HUTCHMED reports a remarkable year in 2021, with oncology/immunology revenues soaring 296% to $119.6 million, driven by strong sales of ELUNATE®, SULANDA®, and ORPATHYS®. The company completed enrollment for the FRESCO-2 global Phase III study of fruquintinib and initiated multiple registration studies for ORPATHYS® in various cancers. With over $1 billion in cash, HUTCHMED plans to expand globally and launch new products. Total revenues rose 56% to $356.1 million, yet net loss increased to $194.6 million. Financial guidance for 2022 suggests oncology revenues between $160-$190 million.
HUTCHMED has received approval to market fruquintinib (ELUNATE®) in Macau, marking it as the first homegrown innovative oncology drug based on clinical data from China. This approval follows updates to drug importation regulations in Macau. Originally approved for metastatic colorectal cancer in China in September 2018, fruquintinib shows potential for further clinical applications. HUTCHMED's COO expressed optimism about patient access to this drug in Macau and its promising safety profile in combination therapies.
HUTCHMED (Nasdaq/AIM: HCM; SEHK: 13) will announce its final results for the fiscal year ending December 31, 2021, on March 3, 2022, at 7:00 am EST. Following this, a conference call and audio webcast will commence at 8:00 am EST, featuring a Q&A session with management. HUTCHMED is a biopharmaceutical company dedicated to the development of targeted therapies and immunotherapies for cancer and related diseases. The company employs over 4,600 personnel, with a focus on advancing its oncology drug candidates.
HUTCHMED has initiated a Phase Ib/II study in China for HMPL-453, a selective FGFR inhibitor, in combination with chemotherapy or toripalimab.
The trial aims to evaluate the safety and initial efficacy in patients with advanced solid tumors. The first patient was dosed on January 22, 2022. This multi-center study includes a dose escalation phase followed by a dose expansion phase targeting gastric cancer and other conditions.

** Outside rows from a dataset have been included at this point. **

==> src/rtl/tp_pipe_mul_sat_if.sv <==
// Streaming operand/result bundle for tp_pipe_mul_sat, plus the overflow counter sideband.
interface tp_pipe_mul_sat_if #(
   parameter int unsigned A_W   = 16,
   parameter int unsigned B_W   = 16,
   parameter int unsigned P_W   = 30,
   parameter int unsigned CNT_W = 16
);
   logic             in_valid;
   logic             in_ready;
   logic [A_W-1:0]   a;
   logic [B_W-1:0]   b;
   logic             out_valid;
   logic             out_ready;
   logic [P_W-1:0]   p;
   logic             ovf;
   logic [CNT_W-1:0] ovf_cnt;
   logic             clr_cnt;

   modport master (
      output in_valid, a, b, out_ready, clr_cnt,
      input  in_ready, out_valid, p, ovf, ovf_cnt
   );

   modport slave (
      input  in_valid, a, b, out_ready, clr_cnt,
      output in_ready, out_valid, p, ovf, ovf_cnt
   );
endinterface

==> src/rtl/tp_pipe_mul_sat.sv <==
// Pipelined signed fixed-point multiplier with scaling, optional rounding/saturation,
// overflow flag/counter and a bubble-collapsing valid/ready pipeline.
module tp_pipe_mul_sat #(
   parameter int unsigned A_W       = 16,
   parameter int unsigned B_W       = 16,
   parameter int unsigned P_W       = 30,
   parameter int unsigned NUM_STAGE = 3,
   parameter int unsigned SHIFT     = 0,
   parameter int unsigned RND       = 0,
   parameter int unsigned SAT       = 1,
   parameter int unsigned CNT_W     = 16
) (
   input logic               ap_clk,
   input logic               ap_rst,
   tp_pipe_mul_sat_if.slave  bus_io
);
   localparam int unsigned W  = A_W + B_W;
   localparam int unsigned RW = W + 1;
   localparam int unsigned PN = (NUM_STAGE > 1) ? NUM_STAGE - 1 : 1;
   localparam logic signed [RW-1:0] RndC =
      (RND != 0 && SHIFT > 0) ? (RW'(1) << ((SHIFT > 0) ? SHIFT - 1 : 0)) : '0;

   logic [NUM_STAGE-1:0] v_q, v_d, adv, v_in;
   logic                 rdy_q;
   logic                 acc;
   logic                 ld_last;
   logic signed [W-1:0]  mul, sc_in;
   logic signed [W-1:0]  prod_q [PN];
   logic signed [W-1:0]  prod_d [PN];
   logic signed [RW-1:0] ext, r;
   logic [P_W-1:0]       sc_p, p_q, p_d;
   logic                 sc_ovf, ovf_q, ovf_d;
   logic [CNT_W-1:0]     cnt_q, cnt_d;

   // A stage may move whenever any stage at or below it is empty or the sink is taking.
   for (genvar k = 0; k < NUM_STAGE; k++) begin : g_adv
      assign adv[k] = bus_io.out_ready | ~(&v_q[NUM_STAGE-1:k]);
   end

   assign bus_io.in_ready = rdy_q & adv[0];
   assign acc             = bus_io.in_valid & bus_io.in_ready;
   assign v_in            = NUM_STAGE'({v_q, acc});
   assign v_d             = (adv & v_in) | (~adv & v_q);
   assign ld_last         = adv[NUM_STAGE-1] & v_in[NUM_STAGE-1];

   assign mul = W'($signed(bus_io.a)) * W'($signed(bus_io.b));

   if (NUM_STAGE > 1) begin : g_prod
      assign prod_d[0] = (adv[0] && acc) ? mul : prod_q[0];
      for (genvar k = 1; k < NUM_STAGE - 1; k++) begin : g_retime
         assign prod_d[k] = (adv[k] && v_q[k-1]) ? prod_q[k-1] : prod_q[k];
      end
      assign sc_in = prod_q[NUM_STAGE-2];
   end else begin : g_noprod
      assign prod_d[0] = prod_q[0];
      assign sc_in     = mul;
   end

   // One guard bit keeps the rounding add from wrapping the most negative product squared.
   assign ext = RW'(sc_in) + RndC;
   assign r   = ext >>> SHIFT;

   if (P_W < RW) begin : g_chk
      logic [RW-P_W:0] hi;
      assign hi     = r[RW-1:P_W-1];
      assign sc_ovf = !((&hi) || !(|hi));
      if (SAT != 0) begin : g_sat
         assign sc_p = !sc_ovf ? r[P_W-1:0] :
                       r[RW-1] ? {1'b1, {(P_W-1){1'b0}}} : {1'b0, {(P_W-1){1'b1}}};
      end else begin : g_wrap
         assign sc_p = r[P_W-1:0];
      end
   end else begin : g_wide
      assign sc_ovf = 1'b0;
      assign sc_p   = P_W'(r);
   end

   always_comb begin
      p_d   = ld_last ? sc_p : p_q;
      ovf_d = ld_last ? sc_ovf : ovf_q;
      cnt_d = cnt_q;
      if (bus_io.clr_cnt) begin
         cnt_d = '0;
      end else if (v_q[NUM_STAGE-1] && bus_io.out_ready && ovf_q && cnt_q != '1) begin
         cnt_d = cnt_q + CNT_W'(1);
      end
   end

   always_ff @(posedge ap_clk or posedge ap_rst) begin
      if (ap_rst) begin
         v_q    <= '0;
         rdy_q  <= 1'b0;
         prod_q <= '{default: '0};
         p_q    <= '0;
         ovf_q  <= 1'b0;
         cnt_q  <= '0;
      end else begin
         v_q    <= v_d;
         rdy_q  <= 1'b1;
         prod_q <= prod_d;
         p_q    <= p_d;
         ovf_q  <= ovf_d;
         cnt_q  <= cnt_d;
      end
   end

   assign bus_io.out_valid = v_q[NUM_STAGE-1];
   assign bus_io.p         = p_q;
   assign bus_io.ovf       = ovf_q;
   assign bus_io.ovf_cnt   = cnt_q;
endmodule
==> src/flat_wrapper.sv <==
// flat-port wrapper written by rule: the top's interface ports become plain ports
module tp_pipe_mul_sat_flat 
#(
   parameter int unsigned A_W       = 16,
   parameter int unsigned B_W       = 16,
   parameter int unsigned P_W       = 30,
   parameter int unsigned NUM_STAGE = 3,
   parameter int unsigned SHIFT     = 0,
   parameter int unsigned RND       = 0,
   parameter int unsigned SAT       = 1,
   parameter int unsigned CNT_W     = 16
)
  (ap_clk, ap_rst, bus_io_in_valid, bus_io_a, bus_io_b, bus_io_out_ready, bus_io_clr_cnt, bus_io_in_ready, bus_io_out_valid, bus_io_p, bus_io_ovf, bus_io_ovf_cnt);
  tp_pipe_mul_sat_if #(.A_W(A_W), .B_W(B_W), .P_W(P_W), .CNT_W(CNT_W)) bus_io_i ();
  input logic ap_clk;
  input logic ap_rst;
  input wire logic [$bits(bus_io_i.in_valid)-1:0] bus_io_in_valid;
  input wire logic [$bits(bus_io_i.a)-1:0] bus_io_a;
  input wire logic [$bits(bus_io_i.b)-1:0] bus_io_b;
  input wire logic [$bits(bus_io_i.out_ready)-1:0] bus_io_out_ready;
  input wire logic [$bits(bus_io_i.clr_cnt)-1:0] bus_io_clr_cnt;
  output wire logic [$bits(bus_io_i.in_ready)-1:0] bus_io_in_ready;
  output wire logic [$bits(bus_io_i.out_valid)-1:0] bus_io_out_valid;
  output wire logic [$bits(bus_io_i.p)-1:0] bus_io_p;
  output wire logic [$bits(bus_io_i.ovf)-1:0] bus_io_ovf;
  output wire logic [$bits(bus_io_i.ovf_cnt)-1:0] bus_io_ovf_cnt;
  assign bus_io_i.in_valid = bus_io_in_valid;
  assign bus_io_i.a = bus_io_a;
  assign bus_io_i.b = bus_io_b;
  assign bus_io_i.out_ready = bus_io_out_ready;
  assign bus_io_i.clr_cnt = bus_io_clr_cnt;
  assign bus_io_in_ready = bus_io_i.in_ready;
  assign bus_io_out_valid = bus_io_i.out_valid;
  assign bus_io_p = bus_io_i.p;
  assign bus_io_ovf = bus_io_i.ovf;
  assign bus_io_ovf_cnt = bus_io_i.ovf_cnt;
  tp_pipe_mul_sat #(.A_W(A_W), .B_W(B_W), .P_W(P_W), .NUM_STAGE(NUM_STAGE), .SHIFT(SHIFT), .RND(RND), .SAT(SAT), .CNT_W(CNT_W)) u_core (.ap_clk(ap_clk), .ap_rst(ap_rst), .bus_io(bus_io_i));
endmodule
==> config.mk <==
export PLATFORM = sky130hd
export DESIGN_NAME = tp_pipe_mul_sat_flat
export DESIGN_NICKNAME = d
export VERILOG_FILES = /design/src/rtl/tp_pipe_mul_sat_if.sv /design/src/rtl/tp_pipe_mul_sat.sv /design/src/flat_wrapper.sv
export SDC_FILE = /design/constraint.sdc
export NUM_CORES = 1
export LEC_CHECK = 0
export BUFFER_PORTS_ARGS = -buffer_cell sky130_fd_sc_hd__clkbuf_2
export CAP_MARGIN = 20
export CORE_UTILIZATION = 45
export CTS_CLUSTER_SIZE = 10
export DETAILED_ROUTE_END_ITERATION = 6
export PLACE_DENSITY = 0.66
export SLEW_MARGIN = 20
export SYNTH_ARGS = -nofsm -noshare
export SYNTH_HDL_FRONTEND = slang
export SYNTH_SLANG_ARGS = --single-unit
==> constraint.sdc <==
create_clock -name ap_clk -period 7.46 [get_ports ap_clk]
set_input_delay 0.373 -clock ap_clk [delete_from_list [all_inputs] [get_ports ap_clk]]
set_output_delay 0.373 -clock ap_clk [all_outputs]
set_load 0.02 [all_outputs]
==> impl_metrics.env <==
export IMPL_hold_path_class="in -> reg"
export IMPL_fmax_mhz=169.7
export IMPL_syn_avg_cell_area_um2=9.533
export IMPL_die_h_um=181.2
export IMPL_drive_gt1_share_pct=10.62
export IMPL_synthTopCellsByCount="291 x inv_1, 262 x fa_1, 212 x nand2_1"
export IMPL_io_buffers=85
export IMPL_run_status="completed"
export IMPL_synthMuxAreaShare_pct=2.640
export IMPL_dp_hpwl_um=24950
export IMPL_end_kind="register"
export IMPL_final_area_mm2=0.01588
export IMPL_yosysSeqAreaShare_pct=19.91
export IMPL_dieArea_mm2=0.03284
export IMPL_numCtsBuffers=17
export IMPL_finClkSkew_ps=7.936
export IMPL_synth_simple_area_share_pct=15.95
export IMPL_ys_warn_count=0
export IMPL_synth_flop_cell="dfrtp_1"
export IMPL_crit_type="in -> reg"
export IMPL_track_usage_pct=20.38
export IMPL_use_met1_pct=26.63
export IMPL_cts_tree="built"
export IMPL_yosys_area_top_type="fa_1"
export IMPL_worstPathRequired_ps=7750
export IMPL_first_pass_iters=5
export IMPL_synth_edff_count=0
export IMPL_synth_compound_area_share_pct=6.337
export IMPL_place_area_mm2=0.01521
export IMPL_initial_core_util_pct=45.80
export IMPL_grt_setup_unrepaired="no"
export IMPL_grt_ovfl_total=0
export IMPL_fp_row_count=65
export IMPL_worstMarginPinSlew_ps=874.9
export IMPL_grt_pass1_vias=11080
export IMPL_core_mm2=0.03156
export IMPL_yosys_area_share_adder_pct=43.48
export IMPL_finalSetupViolCount=0
export IMPL_drtIter0Drc=526
export IMPL_root_buffer="clkbuf_16"
export IMPL_die_w_um=181.2
export IMPL_antenna_found_initial=0
export IMPL_synthDistinctLibCells=60
export IMPL_ant_nets=0
export IMPL_final_min_clock_period_ps=5891
export IMPL_synth_most_common_cell="inv_1"
export IMPL_diodes=0
export IMPL_yosys_register_bits=115
export IMPL_post_cts_resized=0
export IMPL_syn2layout_area_growth_pct=9.895
export IMPL_syn_nets=1898
export IMPL_wl_per_cell_um=15.71
export IMPL_grt_first_pass_wirelength_um=54050
export IMPL_worstPathMaxFanout=16
export IMPL_post_route_period_util_pct=78.97
export IMPL_ys_top_cells_by_area="fa_1 36%, dfrtp_1 20%, inv_1 7.6%"
export IMPL_clockBufferDepth=2
export IMPL_slew_violations=0
export IMPL_finalHoldViolCount=0
export IMPL_vias_per_cell=5.172
export IMPL_critPathArrivalTime_ps=6180
export IMPL_cts_sinks=115
export IMPL_synth_top_family_by_area="adder cells"
export IMPL_cp_slowest_stage_delay_ps=840
export IMPL_worstPathCellList="clkbuf_2 > nand2_1 > inv_1 > fa_1 > fa_1 > inv_1 > fa_1 > fa_1 > fa_1 > fa_1 > inv_1 > ha_1 > inv_1 > o21bai_1 > a21oi_1 > and3_1 > nor3_1 > o21ai_0 > a311o_1"
export IMPL_synthCells=1516
export IMPL_relSlewSlack_pct=41.67
export IMPL_worst_setup_path_start_kind="primary input"
export IMPL_fin_tns_setup_ps=0
export IMPL_htree_levels=4
export IMPL_finalNetCount=1951
export IMPL_grt_start_max_net_pins=81
export IMPL_vias=10260
export IMPL_async_flop_share_pct=100.0
export IMPL_io_pins=86
export IMPL_drc=0
export IMPL_worstSkewPairLatency_ps=400
export IMPL_top_usage_layer="met2"
export IMPL_place_congestion=0.8543
export IMPL_wl_um=31160
export IMPL_cp_common_cell="fa_1"
export IMPL_syn_area_mm2=0.01445
export IMPL_reg2reg_slack_ps=5160
export IMPL_grt_util_met2_pct=35.98
export IMPL_fillers=2886
export IMPL_synth_top_area_share_pct=36.29
export IMPL_path_clk_slew_ps=60
export IMPL_cp_slowest_cell="fa_1"
export IMPL_grt_util_met3_pct=2.520
export IMPL_maxCapViolations=0
export IMPL_synth_xor_area_share_pct=2.606
-- path summary, 6_finish.rpt --
kind | from | end | cells past startpoint
worst min register to register | register | register | 1
worst max register to register | register | u_core.prod_q[62] | 8
max in group asynchronous | ap_rst | u_core.bus_io.p[21] | 4
worst max-delay path | bus_io_b[1] | u_core.prod_q[62] | 19
worst min-delay path | bus_io_out_ready | register | 4
min in group asynchronous | ap_rst | u_core.bus_io.p[9] | 3
-- kinds of logic after synthesis --
| group | Yosys count |
|---|---|
| AO/OA/AOI/OAI | 144 |
| XOR/XNOR | 43 |
| adder cells (fa/ha/maj) | 345 |
| buffers and inverters | 348 |
| flip-flops | 115 |
| multiplexers | 34 |
| other | 1 |
| AND/OR/NAND/NOR | 486 |
-- layout by cell type, fill, tap and decap left out, types with 5 or more instances in the layout --
cell type,count
xor2_1,22
mux2_2,33
clkbuf_16,17
nand2b_1,11
and3_1,5
nor2_1,76
inv_1,290
clkbuf_2,85
and2_1,122
nor3_1,10
ha_1,83
clkbuf_8,6
dfrtp_1,115
a21o_1,5
a21oi_1,29
fa_1,262
nand3_1,21
xnor2_1,21
o31ai_1,5
o21ai_0,65
a31oi_1,7
nand2_1,212
nand4_1,8
-- worst max-delay path: cells and delay by family --
| family | cells | cell delay, ps |
|---|---|---|
| adders and majority gates | 7 | 3810 |
| and+or+nand+nor | 3 | 530 |
| buffers and inverters | 5 | 750 |
| AOI/OAI and AO/OA | 4 | 710 |
-- metal layers --
layer  vias to the layer above  part of all wire, %
met1                      5262                   41
met3                        37                  3.6
met5                         -                    0
li1                       4739                    -
met2                       223                   53
met4                         0                  1.6
-- area by class of cell --
cell class	count	area, um^2	area share, %
multi-input cells	1053	10270	64.68
flip-flops and latches	115	2878	18.12
inverters	291	1095	6.893
clock buffers	24	511.7	3.222
well taps	402	503.0	3.167
repair buffers	91	476.7	3.001
clock inverters	8	145.1	0.9138
-- state kept, by name, summed over array words and instances (netlist names), named ones only --
| signal | count |
|---|---|
| u_core.bus_io.ovf_cnt | 16 |
| u_core.bus_io.p | 30 |
| u_core.prod_q | 32 |
| u_core.sc_in | 32 |
| u_core.rdy_q | 1 |
| u_core.bus_io.ovf | 1 |
-- repair_timing --
item                                    4_1_cts  5_1_grt
endpoints found under the setup margin        0        0
hold endpoints to repair                     35        0
setup buffers                                 0        0
hold buffers                                  1        0
-- metrics by stage --
stage	hold WS, ps	util [%]	setup slack, ps	instances
after floorplan	434.8	-	1671	1516
after CTS	283.8	50.32	1615	1984
final	294.6	50.33	1569	1984
after detailed placement	413.5	48.21	1182	1951
after global placement	408.6	48.21	1271	1951
after global routing	318.3	50.33	1355	1984
Power is not shown: default switching activity piles up to over one toggle a cycle in this logic, so the estimate is an artifact.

HUTCHMED retains all global rights to HMPL-453, which addresses key tumor growth factors and is currently involved in further clinical studies, including HMPL-453 monotherapy for intrahepatic cholangiocarcinoma.
HUTCHMED has initiated a Phase I clinical trial for HMPL-653, a selective CSF-1R inhibitor, in China as of January 18, 2022. This multicenter trial aims to evaluate the safety, tolerability, and preliminary efficacy in patients with advanced solid tumors and tenosynovial giant cell tumors (TGCT). Around 110 patients will be enrolled. With no CSF-1R inhibitors currently approved in China, this trial addresses a significant unmet medical need. HUTCHMED retains all worldwide rights to HMPL-653, furthering its commitment to innovative cancer therapies.
HUTCHMED announced that updated analysis of the ongoing Phase I/Ib trial of fruquintinib will be presented at the 2022 ASCO Gastrointestinal Cancers Symposium on January 22, 2022. The study focuses on patients with advanced solid tumors, specifically looking at the preliminary results of the dose expansion cohorts in refractory metastatic colorectal cancer. Colorectal cancer is a significant health issue worldwide, with an estimated 915,000 deaths in 2020. Fruquintinib, an oral VEGFR inhibitor, is already approved in China for metastatic CRC and is being studied for various combinations with other therapies.